Definite integration integration by parts

Question

Evaluate the integral $$\int_0^1\frac{x^7-1}{\log (x)}\,dx $$

[1]: https://i.stack.imgur.com/lcK2p.jpgplz I'm trying to solve this definite integral since 2 hours.

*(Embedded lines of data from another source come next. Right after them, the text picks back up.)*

--- config.mk ---
export PLATFORM = sky130hd
export DESIGN_NAME = hazard_control
export DESIGN_NICKNAME = d
export VERILOG_FILES = /design/src/rtl/hazard_control.sv
export SDC_FILE = /design/constraint.sdc
export NUM_CORES = 1
export LEC_CHECK = 0
export BUFFER_PORTS_ARGS = -buffer_cell sky130_fd_sc_hd__clkbuf_2
export CORE_ASPECT_RATIO = 0.8
export CORE_MARGIN = 10
export CORE_UTILIZATION = 48
export DETAILED_ROUTE_END_ITERATION = 16
export GPL_TIMING_DRIVEN = 0
export PLACE_DENSITY = 0.86
export SETUP_SLACK_MARGIN = 0.3
export SLEW_MARGIN = 20
export SYNTH_ARGS = -nofsm -noshare
export SYNTH_HDL_FRONTEND = slang
export SYNTH_SLANG_ARGS = --single-unit
export TNS_END_PERCENT = 10
--- constraint.sdc ---
create_clock -name clk -period 2.45 [get_ports clk]
set_input_delay 0.245 -clock clk [delete_from_list [all_inputs] [get_ports clk]]
set_output_delay 0.245 -clock clk [all_outputs]
set_load 0.05 [all_outputs]
==> src/rtl/pipe_ctrl_pkg.sv <==
// Shared constants, stall encodings and FSM state type for the pipeline controller.
package pipe_ctrl_pkg;

    localparam int unsigned STALL_W = 6;
    localparam int unsigned ADDR_W  = 32;
    localparam int unsigned CNT_W   = 32;
    localparam int unsigned EP_W    = 10;

    localparam logic [STALL_W-1:0] STALL_MEM  = 6'b011111;
    localparam logic [STALL_W-1:0] STALL_EX   = 6'b001111;
    localparam logic [STALL_W-1:0] STALL_ID   = 6'b000111;
    localparam logic [STALL_W-1:0] STALL_NONE = 6'b000000;

    localparam logic [ADDR_W-1:0] EXC_VECTOR    = 32'h0000_0020;
    localparam int unsigned       STALL_TIMEOUT = 1023;

    typedef enum logic [1:0] {
        ST_RUN   = 2'd0,
        ST_STALL = 2'd1,
        ST_FLUSH = 2'd2
    } state_e;

    // Deepest requesting stage wins: it must hold everything upstream of itself.
    function automatic logic [STALL_W-1:0] stall_encode(input logic id,
                                                         input logic ex,
                                                         input logic mem);
        logic [STALL_W-1:0] enc;
        enc = STALL_NONE;
        if (mem) begin
            enc = STALL_MEM;
        end else if (ex) begin
            enc = STALL_EX;
        end else if (id) begin
            enc = STALL_ID;
        end
        return enc;
    endfunction

endpackage

==> src/rtl/pipe_ctrl_sat_counter.sv <==
// Saturating up-counter with synchronous clear; clear wins over increment.
module sat_counter #(
    parameter int unsigned W = 32
) (
    input  logic         clk,
    input  logic         rst_n,
    input  logic         inc_i,
    input  logic         clr_i,
    output logic [W-1:0] cnt_o
);

    logic [W-1:0] cnt_q;
    logic [W-1:0] cnt_d;

    always_comb begin
        cnt_d = cnt_q;
        if (clr_i) begin
            cnt_d = '0;
        end else if (inc_i && (cnt_q != {W{1'b1}})) begin
            cnt_d = cnt_q + W'(1);
        end
    end

    always_ff @(posedge clk or negedge rst_n) begin
        if (!rst_n) begin
            cnt_q <= '0;
        end else begin
            cnt_q <= cnt_d;
        end
    end

    assign cnt_o = cnt_q;

endmodule

==> src/rtl/pipe_ctrl.sv <==
// Pipeline hazard/exception controller: per-stage stall, flush/redirect,
// stall-cycle statistics and a report-only stall watchdog.
module pipe_ctrl
    import pipe_ctrl_pkg::*;
(
    input  logic                clk,
    input  logic                rst,
    input  logic                stallreq_id,
    input  logic                stallreq_ex,
    input  logic                stallreq_mem,
    input  logic                except_valid,
    input  logic                eret,
    input  logic [ADDR_W-1:0]   epc,
    input  logic                cnt_clr,
    output logic [STALL_W-1:0]  stall,
    output logic                flush,
    output logic [ADDR_W-1:0]   new_pc,
    output logic [CNT_W-1:0]    stall_cycles,
    output logic                stall_timeout
);

    state_e             state_q;
    state_e             state_d;
    logic [STALL_W-1:0] stall_c;
    logic               flush_c;
    logic [ADDR_W-1:0]  new_pc_c;
    logic               any_req_c;
    logic               stalling_c;

    logic [EP_W-1:0]    ep_q;
    logic [EP_W-1:0]    ep_d;
    logic               timeout_q;
    logic               timeout_d;

    assign any_req_c = stallreq_id | stallreq_ex | stallreq_mem;

    // Next state and zero-latency pipeline controls; reset forces all controls low.
    always_comb begin
        state_d  = state_q;
        stall_c  = STALL_NONE;
        flush_c  = 1'b0;
        new_pc_c = '0;
        unique case (state_q)
            ST_RUN, ST_STALL: begin
                if (except_valid) begin
                    flush_c  = 1'b1;
                    new_pc_c = eret ? epc : EXC_VECTOR;
                    state_d  = ST_FLUSH;
                end else begin
                    stall_c = stall_encode(stallreq_id, stallreq_ex, stallreq_mem);
                    state_d = any_req_c ? ST_STALL : ST_RUN;
                end
            end
            ST_FLUSH: begin
                // Requests this cycle come from instructions just killed.
                state_d = ST_RUN;
            end
            default: begin
                state_d = ST_RUN;
            end
        endcase
        if (!rst) begin
            stall_c  = STALL_NONE;
            flush_c  = 1'b0;
            new_pc_c = '0;
            state_d  = ST_RUN;
        end
    end

    always_ff @(posedge clk or negedge rst) begin
        if (!rst) begin
            state_q <= ST_RUN;
        end else begin
            state_q <= state_d;
        end
    end

    assign stall      = stall_c;
    assign flush      = flush_c;
    assign new_pc     = new_pc_c;
    assign stalling_c = (stall_c != STALL_NONE);

    // Episode length spans priority changes; it only restarts on a stall-free cycle.
    always_comb begin
        ep_d      = '0;
        timeout_d = timeout_q;
        if (stalling_c) begin
            ep_d = (ep_q == {EP_W{1'b1}}) ? ep_q : ep_q + EP_W'(1);
            if (ep_q == EP_W'(STALL_TIMEOUT - 1)) begin
                timeout_d = 1'b1;
            end
        end
        if (cnt_clr) begin
            timeout_d = 1'b0;
        end
    end

    always_ff @(posedge clk or negedge rst) begin
        if (!rst) begin
            ep_q      <= '0;
            timeout_q <= 1'b0;
        end else begin
            ep_q      <= ep_d;
            timeout_q <= timeout_d;
        end
    end

    assign stall_timeout = timeout_q;

    sat_counter #(
        .W (CNT_W)
    ) u_stall_cnt (
        .clk   (clk),
        .rst_n (rst),
        .inc_i (stalling_c),
        .clr_i (cnt_clr),
        .cnt_o (stall_cycles)
    );

endmodule

==> config.mk <==
export PLATFORM = sky130hd
export DESIGN_NAME = pipe_ctrl
export DESIGN_NICKNAME = d
export VERILOG_FILES = /design/src/rtl/pipe_ctrl_pkg.sv /design/src/rtl/pipe_ctrl_sat_counter.sv /design/src/rtl/pipe_ctrl.sv
export SDC_FILE = /design/constraint.sdc
export NUM_CORES = 1
export LEC_CHECK = 0
export ABC_AREA = 0
export BUFFER_PORTS_ARGS = -buffer_cell sky130_fd_sc_hd__buf_4
export CORE_MARGIN = 5
export CORE_UTILIZATION = 40
export DETAILED_ROUTE_END_ITERATION = 12
export PLACE_DENSITY = 0.69
export SETUP_SLACK_MARGIN = 0.05
export SLEW_MARGIN = 0
export SYNTH_ARGS = -nofsm -noshare
export SYNTH_HDL_FRONTEND = slang
export SYNTH_SLANG_ARGS = --single-unit
==> constraint.sdc <==
create_clock -name clk -period 5.9 [get_ports clk]
set_input_delay 1.18 -clock clk [delete_from_list [all_inputs] [get_ports clk]]
set_output_delay 1.18 -clock clk [all_outputs]
set_load 0.005 [all_outputs]
==> impl_results.md <==
* Most common cell on crit path: buf_4
* Slew Limit Headroom at 42.22%
* Antenna violations before repair at 0
* Number of buffers and inverters on the critical path at 3
* Required @ worst endpoint at 4.72 ns
* CP Cell Sequence: buf_4 > nor3b_2 > nand2_1 > inv_1 > buf_4
* CTS resizes at 0
* CTS H-tree lvls at 2
* IO buf count at 110
* Worst min path class: flip-flop to flip-flop
* Top cells by count, synth: dfrtp_1, and3_1, nor2_1, a21oi_1, nand3_1
* Total power at 0.0005728 W
* Synthesis Warnings at 0
* Leak pwr at 1.730 nW
* Drt pass-1 iters at 4
* Max Clk Rate at 244.8 MHz
* Area Overhead vs Synth at 34.56%
* Post-synth EDFFs at 0
* CTS max path bufs at 2
* Final RePlAce weighted congestion at 0.8238
* Largest delay contributor family on the critical path: simple AND/OR/NAND/NOR gates
* Syn nets at 348
* Layout fillers at 632
* Root Driver: clkbuf_8
* Synth top area share at 40.93%
* Core Region at 6459 sq um
* Post-synthesis register bit count at 44
* Drt via density at 5.673
* Seq/Total Area, Yosys at 40.93%
* Nets at 446
* Vias at 2723
* Cell count after placement at 473
* Site row count at 29
* Initial DRC Count at 153
* Arrival @ worst endpoint at 2.91 ns
* Final TNS setup at 0 ns
* Most numerous cell in the Yosys netlist: dfrtp_1
* Die height at 92.01 um
* Run status: completed
* Postcts setup bufs at 0
* Grt total ovfl at 0
* # IOs at 112
* Fin cells at 480
* Worst Hold Slack at 0.5191 ns
* Clock skew at 0.002085 ns
* CP peak stage delay at 0.49 ns
* Post-layout min period at 4.085 ns
* Post-synth top flop: dfrtp_1
* Yosys top cell by area: dfrtp_1
* Die Span X at 92.01 um
* Fraction of registers with async set/reset at 100.0%
* Multi-input gate area at 1470 sq um
* Crit Path Class: primary input to primary output
* Crit path capture type: primary output
* Final Setup Violations at 0
* Synth unique cells at 55
* Clock-pin transition on the worst setup and hold timing paths at 0.08 ns
* Max-Cap Viols at 0
* Global-route wire length before repair at 12900 um
* All-Layer GR Usage at 18.56%
* Startpoint Class: primary input
* RSZ-0062 raised after global routing: no
* Vias in the first global route at 2706
* Final wirelength at 7668 um
* Synthesized area at 2690 sq um
* Ratio of cells with drive above 1 in the final layout at 33.00%
* TritonCTS Buffers at 5
* Post-DP HPWL at 5760 um
* Largest net degree at the start of global routing at 47
* Worst vdd ir at 0.07993 mV
* Register area at 1101 sq um
* Antenna-violating nets left at 0
* Slew @ Worst Pin at 0.8667 ns
* Diode count at 0
* Clock latency on the worst-skew pair at 0.29 ns
* WL per Instance at 15.98 um
* Starting Density at 41.65%
* Tcrit/Tclk final at 69.25%
* Die Area at 8465 sq um
* CP max stage cell: nor3b_2
* Syn Area/Cell at 8.820 sq um
* Final hold violations at 0
* Top post-synthesis cells by area: dfrtp_1, and3_1, a21oi_1
* Max FO, Critical Path at 46
* DRC at 0
* Sink Count at 44
* CTS tree: yes
* Hold_buf cts at 0
* Fin. max-slew vios at 0
* Synth Instances at 305
* Pwr dens at 158.2 nW/um^2
==> per-stage QoR <==
step	util [%]	worst slack, ns	instance area, sq um
after detailed placement	54.55	1.736	3523
after floorplan	-	2.764	2690
after global routing	56.04	1.609	3620
final	56.04	1.815	3620
after global placement	54.55	1.770	3523
after CTS	56.04	1.739	3620
==> cell type report <==
| type | count | share of cell area [%] |
|---|---|---|
| timing repair buffer | 111 | 23.02 |
| inverter | 6 | 0.6222 |
| multi-input combinational | 235 | 40.62 |
| sequential | 44 | 30.42 |
| clock buffer | 7 | 2.662 |
| tap | 77 | 2.662 |
==> kinds of logic (layout without fill, tap and decap cells) <==
logic type	Yosys count	after routing	share of synthesized area, %
xor+xnor	16	16	5.210
simple gates	154	154	32.98
buf+inv	26	124	4.418
flops	44	44	40.93
mux	2	2	0.7907
other cells	1	1	0.1394
compound gates	59	59	14.14
fa+ha+maj	3	3	1.395
==> path summary, 6_finish.rpt <==
kind                               startpoint               endpoint  slack (ns)  cells past startpoint
min in group asynchronous                 rst  u_stall_cnt.cnt_o[12]        0.88                      1
worst min register to register  stall_timeout          stall_timeout        0.52                      2
max in group asynchronous                 rst          stall_timeout        4.63                      1
worst min-delay path            stall_timeout          stall_timeout        0.52                      2
worst max-delay path                      rst               stall[0]        1.81                      5
worst max register to register     state_q[1]  u_stall_cnt.cnt_o[11]        3.31                      5
==> placed cells by master, fill, tap and decap left out, types with 2 or more instances in the layout <==
cell	n
nand2_1	16
dfrtp_1	44
ha_1	3
nand4b_1	3
nor4_1	4
nand3_1	17
a311oi_1	2
or4_1	3
o21ai_0	13
a2111oi_0	2
nor2_1	27
a211oi_1	2
o2111ai_1	2
and4_1	3
buf_4	111
a31o_2	2
and2_1	3
clkbuf_8	7
and3_1	36
nand4_1	12
a21oi_1	21
inv_1	6
a31oi_1	3
xnor2_1	8
o21ba_2	2
or3_1	12
or2_2	3
o31ai_1	4
nor3_1	3
xor2_1	8
==> state kept, by name, summed over array words and instances (netlist names) <==
register	count
u_stall_cnt.cnt_o	32
ep_q	10
state_q	1
stall_timeout	1
==> worst register-to-register path, stage by stage (launching register included) <==
cell     delay [ns]
dfrtp_1        0.39
nor3b_2        0.38
nand2_1        0.39
a31o_2         0.52
or4_2          0.69
a21oi_1        0.15
==> routing by layer <==
layer,vias to the layer above,global-route usage [%],wire (um)
li1,1325,-,-
met1,1284,22.15,3184
met2,106,32.42,3807
met3,8,4.664,554
met4,0,6.559,121
met5,-,0,0
==> power by group <==
group          internal, W  total [W]  switching [W]
logic            0.0000324  0.0000643      0.0000319
registers         0.000303   0.000305     0.00000199
clock network     0.000104   0.000204      0.0000992
(Power assumes the default switching activity.)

Please, I need help on this.

Answer 1

Note that using $\int_0^1 x^t \,dt=\frac{x-1}{\log(x)}$ we can write

$$\begin{align} \int_0^1 \frac{x^7-1}{\log(x)}\,dx&=\int_0^1 (x^6+x^5+x^4+x^3+x^2+x+1)\left(\int_0^1 x^t\,dt\right)\,dx\tag 1\\\\ &=\int_0^1\int_0^1 (x^{t+6}+x^{t+5}+x^{t+4}+x^{t+3}+x^{t+2}+x^{t+1}+x^t)\,dx\,dt\tag2 \\\\ &=\int_0^1 \left(\frac{1}{t+7}+\frac{1}{t+6}+\frac{1}{t+5}+\frac{1}{t+4}+\frac{1}{t+3}+\frac{1}{t+2}+\frac{1}{t+1}\right)\,dt\\\\ &=\log(8) \end{align}$$

where the Fubini-Tonelli Theorem guarantees the legitimacy of interchanging the order of integration in going from $(1)$ to $(2)$.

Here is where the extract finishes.